Problem details - Of the lines below, report only those that contain "flip".

[Stored data entries]
══════

`src/rtl/uart_tx_feeder.sv`:
```
`default_nettype none
// ============================================================================
// Module  : uart_tx_feeder
// Brief   : Circular byte FIFO draining CPU writes into a UART transmitter.
//           Optional low-water irq enabled by macro UART_TX_FEEDER_IRQ_EN.
// Revision: 1.0 - initial release
// ============================================================================
module uart_tx_feeder #(
  parameter int DEPTH_LOG2 = 4,
  parameter int IRQ_LEVEL  = 2
) (
  input  logic        clk,
  input  logic        rst,
  input  logic        i_reg_dat_we,
  input  logic [31:0] i_reg_dat_di,
  output logic        o_reg_dat_wait,
  output logic [31:0] o_reg_sts_do,
  input  logic        i_reg_sts_clr,
  output logic        o_uart_dat_we,
  output logic [31:0] o_uart_dat_di,
  input  logic        i_uart_dat_wait,
  output logic        o_irq
);

  localparam int                  DEPTH       = 1 << DEPTH_LOG2;
  localparam logic [DEPTH_LOG2:0] c_FULL_LVL  = (DEPTH_LOG2 + 1)'(DEPTH);
  localparam logic [DEPTH_LOG2:0] c_LVL_ONE   = (DEPTH_LOG2 + 1)'(1);
  localparam logic [DEPTH_LOG2-1:0] c_PTR_ONE = DEPTH_LOG2'(1);

  typedef enum logic [1:0] {
    S_IDLE = 2'd0,
    S_SEND = 2'd1,
    S_GAP  = 2'd2
  } state_t;

  state_t                r_state;
  logic [7:0]            r_mem [DEPTH];
  logic [DEPTH_LOG2-1:0] r_wr_ptr;
  logic [DEPTH_LOG2-1:0] r_rd_ptr;
  logic [DEPTH_LOG2:0]   r_level;
  logic                  r_overflow;

  logic                  w_full;
  logic                  w_empty;
  logic                  w_push;
  logic                  w_pop;
  logic [DEPTH_LOG2:0]   w_level_next;
  logic                  w_unused_di;

  assign w_unused_di = ^i_reg_dat_di[31:8];

  always_comb begin
    w_full  = (r_level == c_FULL_LVL);
    w_empty = (r_level == '0);
    w_push  = i_reg_dat_we && !w_full;
    w_pop   = (r_state == S_SEND) && !i_uart_dat_wait;
    case ({w_push, w_pop})
      2'b10:   w_level_next = r_level + c_LVL_ONE;
      2'b01:   w_level_next = r_level - c_LVL_ONE;
      default: w_level_next = r_level;
    endcase
  end

  always_ff @(posedge clk) begin
    if (w_push) r_mem[r_wr_ptr] <= i_reg_dat_di[7:0];
  end

  always_ff @(posedge clk) begin
    if (rst) begin
      r_state    <= S_IDLE;
      r_wr_ptr   <= '0;
      r_rd_ptr   <= '0;
      r_level    <= '0;
      r_overflow <= 1'b0;
    end else begin
      r_level <= w_level_next;
      if (w_push) r_wr_ptr <= r_wr_ptr + c_PTR_ONE;
      if (w_pop)  r_rd_ptr <= r_rd_ptr + c_PTR_ONE;
      // A write against a full FIFO is lost even if a pop frees a slot this cycle
      if (i_reg_dat_we && w_full) r_overflow <= 1'b1;
      else if (i_reg_sts_clr)     r_overflow <= 1'b0;
      case (r_state)
        S_IDLE:  if (!w_empty && !i_uart_dat_wait) r_state <= S_SEND;
        S_SEND:  if (!i_uart_dat_wait) r_state <= S_GAP;
        S_GAP:   r_state <= S_IDLE;
        default: r_state <= S_IDLE;
      endcase
    end
  end

  always_comb begin
    o_reg_sts_do      = '0;
    o_reg_sts_do[8:0] = 9'(r_level);
    o_reg_sts_do[16]  = w_empty;
    o_reg_sts_do[17]  = w_full;
    o_reg_sts_do[24]  = r_overflow;
  end

  assign o_reg_dat_wait = w_full;
  assign o_uart_dat_we  = (r_state == S_SEND);
  assign o_uart_dat_di  = {24'b0, r_mem[r_rd_ptr]};

`ifdef UART_TX_FEEDER_IRQ_EN
  localparam logic [DEPTH_LOG2:0] c_IRQ_LVL = (DEPTH_LOG2 + 1)'(IRQ_LEVEL);
  logic r_irq;
  logic r_armed;

  // Held low after reset until the first byte arrives, then tracks the low-water mark
  always_ff @(posedge clk) begin
    if (rst) begin
      r_irq   <= 1'b0;
      r_armed <= 1'b0;
    end else begin
      if (w_push) r_armed <= 1'b1;
      r_irq <= (r_armed || w_push) && (w_level_next <= c_IRQ_LVL);
    end
  end

  assign o_irq = r_irq;
`else
  assign o_irq = 1'b0;
`endif

endmodule
`default_nettype wire

```
`config.mk`:
```
export PLATFORM = sky130hd
export DESIGN_NAME = uart_tx_feeder
export DESIGN_NICKNAME = d
export VERILOG_FILES = /design/src/rtl/uart_tx_feeder.sv
export SDC_FILE = /design/constraint.sdc
export NUM_CORES = 1
export LEC_CHECK = 0
export CORE_MARGIN = 10
export CORE_UTILIZATION = 31
export CTS_CLUSTER_DIAMETER = 80
export DETAILED_ROUTE_END_ITERATION = 16
export PLACE_DENSITY = 0.51
export SLEW_MARGIN = 15
export SYNTH_ARGS = -nofsm -noshare
export SYNTH_HDL_FRONTEND = slang
export SYNTH_SLANG_ARGS = --single-unit
```
`constraint.sdc`:
```
create_clock -name clk -period 5.14 [get_ports clk]
set_input_delay 0.771 -clock clk [delete_from_list [all_inputs] [get_ports clk]]
set_output_delay 0.771 -clock clk [all_outputs]
set_load 0.1 [all_outputs]
```
==> impl_metrics.csv <==
group,metric,value,unit
drt,wirelength,12.8,mm
placed_design,dp_hpwl,8.38,mm
timing,fin_setup_tns,0,ns
cts,postCtsSetupBuffers,0,
die,initial_core_util,31.4,%
drt,detail_route.vias_per_cell,4.43,
worst_hold_path,hold_path.class,"flip-flop to flip-flop",
critical_path,cp_data_required_time,4.37,ns
cts,cts-hold-fix-buffers,0,
grt,gr-usage-met3,3.69,%
timing,slew_headroom,33.7,%
power,p_leak,2.40,nW
final_layout,drive_gt1_share,16.9,%
drt,vias,3106,
logic_synthesis,syn_inst,384,
die,ios,104,
drt,firstDrtPassIters,6,
final_layout,fin_cells,701,
final_layout,mostFrequentLayoutCells,"128 x edfxtp_1, 49 x conb_1, 32 x mux4_2",
timing,setup_ws,1.19,ns
final_layout,post-route-cell-area,7270,um^2
die,die_area,26400,um^2
cts,cts_tree,"built",
logic_synthesis,ys_warn_count,0,
timing,worst_slew_pin_slew,0.991,ns
placed_design,place_inst,670,
worst_hold_path,worstHoldStart,"r_state[1]$_SDFFE_PP0P_",
grt,grt-ovfl-total,0,
cts,cts_root_buf,"clkbuf_16",
die,coreArea,20100,um^2
timing,rsz0062_at_grt,"false",
grt,antenna_found_initial,0,
logic_synthesis,netlist_area,6300,um^2
grt,grt_max_degree,33,
cts,clock-sinks,148,
grt,grt_pass1_wl,20.0,mm
drt,drtAntennaViolNets,0,
timing,timing.fmax,0.253,GHz
power,p_sw_share,30.2,%
power,switching_power,941,uW
drt,first_iter_violations,153,
power,p_seq_share,43.7,%
cts,cts_resized,0,
power,peakVddDrop,0.247,mV
drt,post-route-drc-count,0,
power,total_power,3.11,mW
logic_synthesis,ys_seq_area_share,67.3,%
final_layout,area_growth,15.3,%
grt,grt.total_usage,10.1,%
timing,setup_viol,0,
cts,path_clk_slew,0.06,ns
logic_synthesis,ys_ff_latch,148,
final_layout,fin_util,36.2,%
grt,grt_util_met1,12.1,%
final_layout,nNetsFinal,465,
logic_synthesis,async_flop_share,0,%
placed_design,port_buffers,30,
die,die_w,163,um
grt,use_met2,16.6,%
critical_path,worst_ep_arrival_time,3.18,ns
timing,fin_skew,0.00738,ns
critical_path,critPathMaxFanout,19,
outcome,status,"complete, no violations",
die,die_h,163,um
logic_synthesis,synth_top_flop_cell,"edfxtp_1",
final_layout,n_fill_cell,1892,
die,num_rows,52,
timing,fin_crit_sh,76.8,%
placed_design,dpl_worst_slack,1.49,ns
critical_path,path_class,"flip-flop to output pin",
run,maxCapViolations,0,
critical_path,startpoint_type,"flip-flop",
cts,clk_latency,0.42,ns
timing,slew_viol_final,0,
logic_synthesis,avgSynthCellArea,16.4,um^2
timing,whs,0.479,ns
critical_path,cp-end-kind,"output pin",
power,p_int,2.17,mW
power,p_clk_share,37.9,%
cts,cts.path.max_buffers,2,
critical_path,r2r_start,"r_level[1]$_SDFFE_PP0P_",
timing,hold_viol,0,
grt,grt_busiest_layer,"met2",
final_layout,antenna_cells,0,
logic_synthesis,ys_types,43,
placed_design,dpl-instance-area,6710,um^2
cts,cts-buffers-inserted,17,
logic_synthesis,synth_edf_count,128,
drt,avgRoutedWirePerCell,18.2,um
timing,fin_crit,3.95,ns
cts,cts_htree_levels,4,
power,cellPowerDensity,428,nW/um^2
final_layout,final_common_cell,"edfxtp_1",
placed_design,gp_congestion,0.686,
power,p_comb_share,18.4,%
grt,grt_pass1_vias,3424,
-- sequential cells by signal, indices dropped and copies added, names as in the netlist, named ones only --
signal / cells
r_level: 5
r_rd_ptr: 4
r_overflow: 1
r_state: 2
r_wr_ptr: 4
r_mem: 128
-- per-layer routing --
layer  up-vias  routed length (um)  share of wire [%]
li1       1442                   -                  -
met4         0                 160                1.3
met3        16                 696                5.4
met2        72                6430                 50
met1      1576                5500                 43
met5         -                   0                  0
-- power groups by stage --
stage	registers [mW]	clock network, mW	logic [mW]
after floorplan	1.42	0	0.466
after global placement	1.38	0	0.572
after global routing	1.37	1.26	0.604
final	1.36	1.18	0.572
after CTS	1.36	1.20	0.577
after detailed placement	1.39	0	0.575
-- critical path: stages, from the launching register on --
cell,delay [ns]
dfxtp_2,0.44
buf_4,0.41
mux4_2,0.55
a22oi_1,0.23
nand2_1,0.13
clkdlybuf4s50_1,0.99
-- kinds of logic after synthesis --
group | count (synthesis) | synth area share, %
flip-flops | 148 | 67.3
AND/OR/NAND/NOR | 74 | 5.74
buffers and inverters | 74 | 7.78
multiplexers | 35 | 11.9
AO/OA/AOI/OAI | 34 | 4.17
adder cells (fa/ha/maj) | 9 | 1.79
XOR/XNOR | 9 | 1.25
other | 1 | 0.0595
-- synthesized netlist by cell type (2+ instances only) --
cell	instances	share of area (%)
inv_1	5	0.30
o21ai_0	2	0.16
xor2_1	7	0.97
buf_2	5	0.40
or3_1	2	0.20
nand2_1	15	0.89
buf_1	4	0.24
a22oi_1	16	1.9
nor2_1	31	1.8
nand4_1	3	0.30
xnor2_1	2	0.28
nor2b_1	5	0.50
clkbuf_1	6	0.36
nand2b_1	4	0.40
buf_4	53	6.3
dfxtp_1	20	6.4
a21oi_1	5	0.40
mux2i_1	3	0.48
edfxtp_1	128	61
nor3_1	5	0.40
ha_1	9	1.8
mux4_2	32	11
nor4_1	2	0.20
-- final timing paths --
path | end | depth (start not counted) | slack (ns)
worst max-delay path | o_uart_dat_di[5] | 5 | 1.19
worst min register to register | r_state[0]$_SDFFE_PP0P_ | 1 | 0.48
worst min-delay path | r_state[0]$_SDFFE_PP0P_ | 1 | 0.48
worst max register to register | r_level[4]$_SDFFE_PP0P_ | 10 | 2.24
-- final cells by class --
class                   instances  area (um^2)  share of cell area, %
multi-input cells             210         1750                   24.1
clock inverters                13          135                   1.86
flip-flops and latches        148         4250                   58.4
inverters                       5         18.8                  0.258
repair buffers                 37          353                   4.85
clock buffers                  18          429                   5.90
well taps                     270          338                   4.65
Note: power is estimated with default switching activity, not from simulation.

══════

Answer to the exercise -
worst_hold_path,hold_path.class,"flip-flop to flip-flop",
critical_path,path_class,"flip-flop to output pin",
critical_path,startpoint_type,"flip-flop",
flip-flops | 148 | 67.3
flip-flops and latches        148         4250                   58.4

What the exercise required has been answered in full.